*EXERCISE BRIEF:* Reproduce, exactly and in full, only the lines below from the one containing "reduction 2 bit: 10" through the one containing "(6 select lines): 1".

Excerpts from a dataset:
= Beginning of Section =

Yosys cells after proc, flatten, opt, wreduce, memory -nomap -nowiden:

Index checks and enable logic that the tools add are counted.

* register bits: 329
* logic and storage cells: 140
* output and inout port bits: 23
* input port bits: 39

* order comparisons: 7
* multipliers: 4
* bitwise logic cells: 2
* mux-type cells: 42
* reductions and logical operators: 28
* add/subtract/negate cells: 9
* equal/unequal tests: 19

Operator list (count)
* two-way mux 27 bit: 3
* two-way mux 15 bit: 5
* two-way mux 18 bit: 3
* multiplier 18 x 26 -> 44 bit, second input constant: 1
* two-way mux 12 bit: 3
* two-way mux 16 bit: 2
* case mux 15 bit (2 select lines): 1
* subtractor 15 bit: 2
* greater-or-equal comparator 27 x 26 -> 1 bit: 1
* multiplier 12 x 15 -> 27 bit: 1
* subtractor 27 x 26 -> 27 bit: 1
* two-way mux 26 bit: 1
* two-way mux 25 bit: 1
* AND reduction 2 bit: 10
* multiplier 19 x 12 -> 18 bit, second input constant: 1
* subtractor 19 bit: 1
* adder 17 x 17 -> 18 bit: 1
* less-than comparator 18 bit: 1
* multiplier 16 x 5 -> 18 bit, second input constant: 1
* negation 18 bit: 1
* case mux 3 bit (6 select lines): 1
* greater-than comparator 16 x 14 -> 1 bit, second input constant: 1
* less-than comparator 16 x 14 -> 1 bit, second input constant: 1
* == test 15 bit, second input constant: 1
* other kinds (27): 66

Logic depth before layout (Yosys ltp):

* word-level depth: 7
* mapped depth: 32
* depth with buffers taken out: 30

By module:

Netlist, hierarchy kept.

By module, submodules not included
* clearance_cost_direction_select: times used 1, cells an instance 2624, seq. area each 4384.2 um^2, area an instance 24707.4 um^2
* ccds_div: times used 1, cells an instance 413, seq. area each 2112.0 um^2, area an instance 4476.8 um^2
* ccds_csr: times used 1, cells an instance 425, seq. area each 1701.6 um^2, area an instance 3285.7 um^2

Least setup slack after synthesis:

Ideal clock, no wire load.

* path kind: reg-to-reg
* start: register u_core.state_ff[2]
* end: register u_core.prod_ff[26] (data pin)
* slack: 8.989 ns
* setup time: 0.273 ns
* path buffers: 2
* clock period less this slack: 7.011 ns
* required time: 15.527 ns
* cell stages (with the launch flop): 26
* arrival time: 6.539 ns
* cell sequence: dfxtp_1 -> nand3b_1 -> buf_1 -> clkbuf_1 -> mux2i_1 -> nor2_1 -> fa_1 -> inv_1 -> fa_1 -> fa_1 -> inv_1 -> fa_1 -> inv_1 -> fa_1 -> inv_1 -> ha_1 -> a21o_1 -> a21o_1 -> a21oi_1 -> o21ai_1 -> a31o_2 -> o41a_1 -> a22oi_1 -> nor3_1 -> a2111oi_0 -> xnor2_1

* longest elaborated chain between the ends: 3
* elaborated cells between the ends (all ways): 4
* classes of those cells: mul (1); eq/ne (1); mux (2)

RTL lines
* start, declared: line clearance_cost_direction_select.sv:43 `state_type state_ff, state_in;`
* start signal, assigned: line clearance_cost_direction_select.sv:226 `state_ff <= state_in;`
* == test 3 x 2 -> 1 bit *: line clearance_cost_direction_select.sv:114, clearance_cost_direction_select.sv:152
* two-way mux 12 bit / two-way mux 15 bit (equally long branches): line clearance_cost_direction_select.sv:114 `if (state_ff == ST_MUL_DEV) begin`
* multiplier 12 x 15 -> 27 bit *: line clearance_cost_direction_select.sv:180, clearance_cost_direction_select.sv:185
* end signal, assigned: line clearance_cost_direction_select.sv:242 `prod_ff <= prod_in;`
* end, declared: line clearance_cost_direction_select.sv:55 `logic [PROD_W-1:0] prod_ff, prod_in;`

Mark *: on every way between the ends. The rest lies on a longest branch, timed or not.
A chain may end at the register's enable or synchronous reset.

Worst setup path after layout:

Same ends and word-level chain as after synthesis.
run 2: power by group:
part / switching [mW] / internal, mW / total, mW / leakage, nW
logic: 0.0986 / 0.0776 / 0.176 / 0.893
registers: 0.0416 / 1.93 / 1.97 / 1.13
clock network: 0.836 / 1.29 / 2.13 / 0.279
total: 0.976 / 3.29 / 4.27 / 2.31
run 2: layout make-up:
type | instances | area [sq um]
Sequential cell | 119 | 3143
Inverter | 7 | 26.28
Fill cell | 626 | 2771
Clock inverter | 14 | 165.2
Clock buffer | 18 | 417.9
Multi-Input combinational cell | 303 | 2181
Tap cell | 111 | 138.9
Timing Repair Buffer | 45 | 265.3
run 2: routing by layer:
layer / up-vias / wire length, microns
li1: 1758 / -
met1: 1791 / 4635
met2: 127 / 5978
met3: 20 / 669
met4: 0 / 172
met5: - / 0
==> config.mk <==
export PLATFORM = sky130hd
export DESIGN_NAME = lidar_point_packet_parser_core
export DESIGN_NICKNAME = d
export VERILOG_FILES = /design/src/rtl/lpp_pkg.sv /design/src/rtl/lpp_parser.sv /design/src/rtl/lidar_point_packet_parser_core.sv
export SDC_FILE = /design/constraint.sdc
export NUM_CORES = 1
export LEC_CHECK = 0
export ABC_AREA = 1
export BUFFER_PORTS_ARGS = -buffer_cell sky130_fd_sc_hd__buf_2
export CAP_MARGIN = 20
export CORE_ASPECT_RATIO = 0.7
export CORE_MARGIN = 2
export CORE_UTILIZATION = 40
export DETAILED_ROUTE_END_ITERATION = 8
export GPL_ROUTABILITY_DRIVEN = 0
export PLACE_DENSITY_LB_ADDON = 0.15
export SLEW_MARGIN = 30
export SYNTH_ARGS = -nofsm -noshare
export SYNTH_HDL_FRONTEND = slang
export SYNTH_SLANG_ARGS = --single-unit
==> constraint.sdc <==
create_clock -name clk -period 4.2 [get_ports clk]
set_input_delay 0.42 -clock clk [delete_from_list [all_inputs] [get_ports clk]]
set_output_delay 0.42 -clock clk [all_outputs]
set_load 0.03 [all_outputs]
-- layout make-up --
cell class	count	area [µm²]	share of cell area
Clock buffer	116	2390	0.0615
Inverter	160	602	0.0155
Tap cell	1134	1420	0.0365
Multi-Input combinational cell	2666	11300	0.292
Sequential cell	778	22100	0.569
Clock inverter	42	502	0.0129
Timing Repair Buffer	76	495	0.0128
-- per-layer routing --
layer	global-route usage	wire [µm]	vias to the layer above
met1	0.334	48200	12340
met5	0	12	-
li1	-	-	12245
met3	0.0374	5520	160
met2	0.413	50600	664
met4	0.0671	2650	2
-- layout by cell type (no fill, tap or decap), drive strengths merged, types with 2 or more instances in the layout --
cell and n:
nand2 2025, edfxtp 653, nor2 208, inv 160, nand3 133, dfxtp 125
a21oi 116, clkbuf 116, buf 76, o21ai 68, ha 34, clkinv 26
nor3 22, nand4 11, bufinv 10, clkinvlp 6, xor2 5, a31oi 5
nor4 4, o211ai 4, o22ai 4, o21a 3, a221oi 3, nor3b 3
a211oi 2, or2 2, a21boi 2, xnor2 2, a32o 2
## src/hw/rtl/lcf_pkg.sv

```systemverilog
// ----------------------------------------------------------------------------
// lcf_pkg: shared types and codes for the lattice constant fold ALU
// Lattice kinds, operation codes and the item record that flows down the
// divider pipeline.
// ----------------------------------------------------------------------------
`default_nettype none

package lcf_pkg;

  localparam int DivSteps = 32;

  typedef enum logic [1:0] {
    K_UNKNOWN = 2'd0,
    K_CONST   = 2'd1,
    K_OVER    = 2'd2,
    K_RSVD    = 2'd3
  } kind_t;

  typedef enum logic [4:0] {
    OP_NEG    = 5'd0,
    OP_BNOT   = 5'd1,
    OP_NOT    = 5'd2,
    OP_ADD    = 5'd3,
    OP_SUB    = 5'd4,
    OP_MUL    = 5'd5,
    OP_SDIV   = 5'd6,
    OP_UDIV   = 5'd7,
    OP_SREM   = 5'd8,
    OP_UREM   = 5'd9,
    OP_AND    = 5'd10,
    OP_XOR    = 5'd11,
    OP_OR     = 5'd12,
    OP_SHL    = 5'd13,
    OP_SRA    = 5'd14,
    OP_SRL    = 5'd15,
    OP_EQ     = 5'd16,
    OP_NE     = 5'd17,
    OP_SLT    = 5'd18,
    OP_ULT    = 5'd19,
    OP_SGT    = 5'd20,
    OP_UGT    = 5'd21,
    OP_SLE    = 5'd22,
    OP_ULE    = 5'd23,
    OP_SGE    = 5'd24,
    OP_UGE    = 5'd25,
    OP_ICAST  = 5'd26,
    OP_PCAST  = 5'd27,
    OP_JOIN   = 5'd28,
    OP_RSV29  = 5'd29,
    OP_RSV30  = 5'd30,
    OP_RSV31  = 5'd31
  } op_t;

  typedef struct packed {
    kind_t       kind;
    logic [31:0] bits;
    logic        use_div;
    logic        sel_rem;
    logic        negate;
    logic [31:0] rem;
    logic [31:0] quo;
    logic [31:0] den;
  } lcf_item_t;

  function automatic kind_t norm_kind(input logic [1:0] k);
    norm_kind = (k[1]) ? K_OVER : kind_t'(k);
  endfunction

endpackage

`default_nettype wire

```

## src/hw/rtl/lcf_div_step.sv

```systemverilog
// ----------------------------------------------------------------------------
// lcf_div_step: one restoring division step
// Retires one quotient bit per stage; the item record rides along.
// ----------------------------------------------------------------------------
`default_nettype none

module lcf_div_step import lcf_pkg::*; (
  input  wire logic  clk,
  input  wire logic  rst,
  input  wire logic  en,
  input  wire logic  v_in,
  input  lcf_item_t  item_in,
  output logic       v_out,
  output lcf_item_t  item_out
);

  logic [32:0] shifted;
  logic [32:0] diff;
  logic        take;
  lcf_item_t   item_next;

  assign shifted = {item_in.rem, item_in.quo[31]};
  assign diff    = shifted - {1'b0, item_in.den};
  assign take    = !diff[32];

  always_comb begin
    item_next     = item_in;
    item_next.rem = take ? diff[31:0] : shifted[31:0];
    item_next.quo = {item_in.quo[30:0], take};
  end

  always_ff @(posedge clk) begin
    if (rst) begin
      v_out <= 1'b0;
    end else if (en) begin
      v_out <= v_in;
    end
    if (en) begin
      item_out <= item_next;
    end
  end

endmodule

`default_nettype wire

```

## config.mk

```make
export PLATFORM = sky130hd
export DESIGN_NAME = lcf_div_step
export DESIGN_NICKNAME = d
export VERILOG_FILES = /design/src/hw/rtl/lcf_pkg.sv /design/src/hw/rtl/lcf_div_step.sv
export SDC_FILE = /design/constraint.sdc
export NUM_CORES = 1
export LEC_CHECK = 0
export BUFFER_PORTS_ARGS = -buffer_cell sky130_fd_sc_hd__buf_2
export CAP_MARGIN = 20
export CORE_MARGIN = 3
export CORE_UTILIZATION = 44
export CTS_CLUSTER_SIZE = 8
export DETAILED_ROUTE_END_ITERATION = 8
export GPL_ROUTABILITY_DRIVEN = 0
export PLACE_DENSITY = 0.78
export SYNTH_ARGS = -nofsm -noshare
export SYNTH_HDL_FRONTEND = slang
export SYNTH_SLANG_ARGS = --single-unit
```

## constraint.sdc

```tcl
create_clock -name clk -period 3 [get_ports clk]
set_clock_uncertainty 0.15 [all_clocks]
set_input_delay 0.3 -clock clk [delete_from_list [all_inputs] [get_ports clk]]
set_output_delay 0.3 -clock clk [all_outputs]
set_load 0.02 [all_outputs]
```

==> out/qor.yml <==
die_h_um: 127.7
layout_setup_ws_ns: 0.1030
dpl.hpwl_mm: 14.82
dieArea_sq_um: 16320
grt_remaining_overflow: 0
rr_endpoint: "v_out"
tightest_slew_ns: 0.6646
max_slew_margin_pct: 55.69
antenna_left: 0
numPlacedInstances: 965
ys_async_sr_fraction_pct: 0
drt-initial-drc-count: 390
cts_tree: "done"
post_dp_cell_area_sq_um: 8431
synth_seq_cells: 134
status: "finished clean"
initial_utilization_pct: 45.91
stdcell_count: 1098
netlist-cell-type-count: 50
synth_flop_cell: "edfxtp_1"
layout.nets: 1074
cts-buffers-inserted: 17
seqCellArea_sq_um: 4014
postSynthNetCount: 650
setup.worst_path.end: "item_out[88]"
drc: 0
path_max_fanout: 12
r2r_cells: 2
io_pins: 271
syn_area_sq_um: 6521
max_cap_violations: 0
multi_input_area_sq_um: 2316
clock_latency_ns: 0.40
drt_first_pass_iters: 5
portBuffers: 270
drive_above_1_share_pct: 42.20
p_per_area_nw_per_um2: 586.3
syn-instance-count: 480
startpoint: "item_in[24]"
p_leak_nw: 4.615
grt_start_max_net_pins: 69
routed_wl_mm: 21.20
fin_crit_sh_pct: 96.57
r2r_start: "v_out"
design_area_sq_um: 10060
ys_seq_area_share_pct: 61.55
grt_pass1_wl_mm: 31.75
vias_per_cell: 5.165
hold_viol_final: 0
place_ws_ns: -0.2930
antenna_found_initial: 2
regToRegSetupSlack_ns: 2.20
finalCriticalPeriod_ns: 2.897
cts-root-buf: "clkbuf_16"
final-max-slew-violation-count: 0
ir_drop_mv: 0.4385
max_freq_mhz: 345.2
start_kind: "input pin"
core_area_sq_um: 14200
worst-setup-path-type: "in2reg"
nFillCells: 996
rows: 43
dr_total_vias: 5671
cts.sinks: 134
syn_area_per_cell_sq_um: 13.59
final_util_pct: 70.81
cp.required_ns: 3.01
finalSetupViolations: 0
gr-usage-all-layers_pct: 25.36
htreeDepth: 4
die_w_um: 127.7
min_path_type: "in2reg"
clock_path_buffers: 2
synth_edf_count: 133
synth_warnings: 0
grt_pass1_vias: 6012
wl_per_cell_um: 19.31
critPathArrivalTime_ns: 2.91
timing.hold.ws_ns: 0.05413
cp-end-kind: "register"
areaGrowthSynthToFinish_pct: 54.22
clk_pin_slew_ns: 0.06
how the worst min path moves through the flow:
stage,start,to,slack [ns],cells past startpoint
after floorplan,rst,v_out,0.22,1
after global placement,rst,v_out,0.31,2
after detailed placement,item_in[103],item_out[103],0.33,1
after CTS,item_in[0],item_out[0],0.04,2
after global routing,item_in[0],item_out[0],0.03,2
final,item_in[0],item_out[0],0.05,2
worst max-delay path, stage by stage:
cell,delay [ns]
dlygate4sd3_1,0.53
buf_2,0.11
inv_1,0.04
ha_1,0.22
a21o_1,0.18
a21o_1,0.19
a21o_1,0.19
or3_1,0.31
mux2i_1,0.23
nor2_4,0.11
buf_12,0.18
mux2_4,0.31
cell families after synthesis:
group                      Yosys count  share of synthesized area (%)
xor gates and xnor gates            23                          3.089
and+or+nand+nor                    100                          7.905
muxes                               34                          7.195
buffers and inverters               49                          3.319
adders and majority gates           33                          6.447
AOI/OAI and AO/OA                  107                          10.50
DFF                                134                          61.55
report_power, final:
part           switching [mW]  internal (mW)  leakage [nW]
Clock                   0.810           1.32         0.295
Sequential             0.0558           2.28          1.31
Combinational           0.778          0.654          3.01
Total                    1.64           4.25          4.61
cells in the final DEF (no fill, tap or decap), types with 4 or more instances in the layout:
| cell | n |
|---|---|
| nor2_1 | 18 |
| a21o_1 | 18 |
| mux2i_1 | 6 |
| nor2b_1 | 5 |
| inv_1 | 38 |
| xor2_1 | 10 |
| xnor2_1 | 13 |
| edfxtp_1 | 133 |
| buf_2 | 269 |
| buf_12 | 4 |
| nor3_1 | 4 |
| nand2b_1 | 8 |
| and3_1 | 4 |
| a21oi_1 | 35 |
| o21bai_1 | 5 |
| dlygate4sd3_1 | 100 |
| o21a_1 | 5 |
| nand3_1 | 10 |
| nand2_1 | 27 |
| clkbuf_16 | 17 |
| clkinv_4 | 4 |
| o211ai_1 | 6 |
| a21oi_2 | 4 |
| o21ai_0 | 17 |
| mux2_4 | 25 |
| buf_4 | 42 |
| nand4_1 | 6 |
| ha_1 | 32 |
cell usage after synthesis, types with 6 or more instances:
cell	n	area, sq um
nand3_1	10	50.05
edfxtp_1	133	3994
xor2_1	10	87.58
a21o_1	18	135.1
ha_1	32	400.4
nand2_1	27	101.4
mux2_4	25	375.4
xnor2_1	13	113.9
o211ai_1	6	45.04
a21oi_1	38	190.2
nand2b_1	8	50.05
o21ai_0	17	85.08
mux2i_1	6	60.06
nand4_1	6	37.54
inv_1	38	142.6
nor2_1	19	71.32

= End of Section =

*EXERCISE RESULT:*
* AND reduction 2 bit: 10
* multiplier 19 x 12 -> 18 bit, second input constant: 1
* subtractor 19 bit: 1
* adder 17 x 17 -> 18 bit: 1
* less-than comparator 18 bit: 1
* multiplier 16 x 5 -> 18 bit, second input constant: 1
* negation 18 bit: 1
* case mux 3 bit (6 select lines): 1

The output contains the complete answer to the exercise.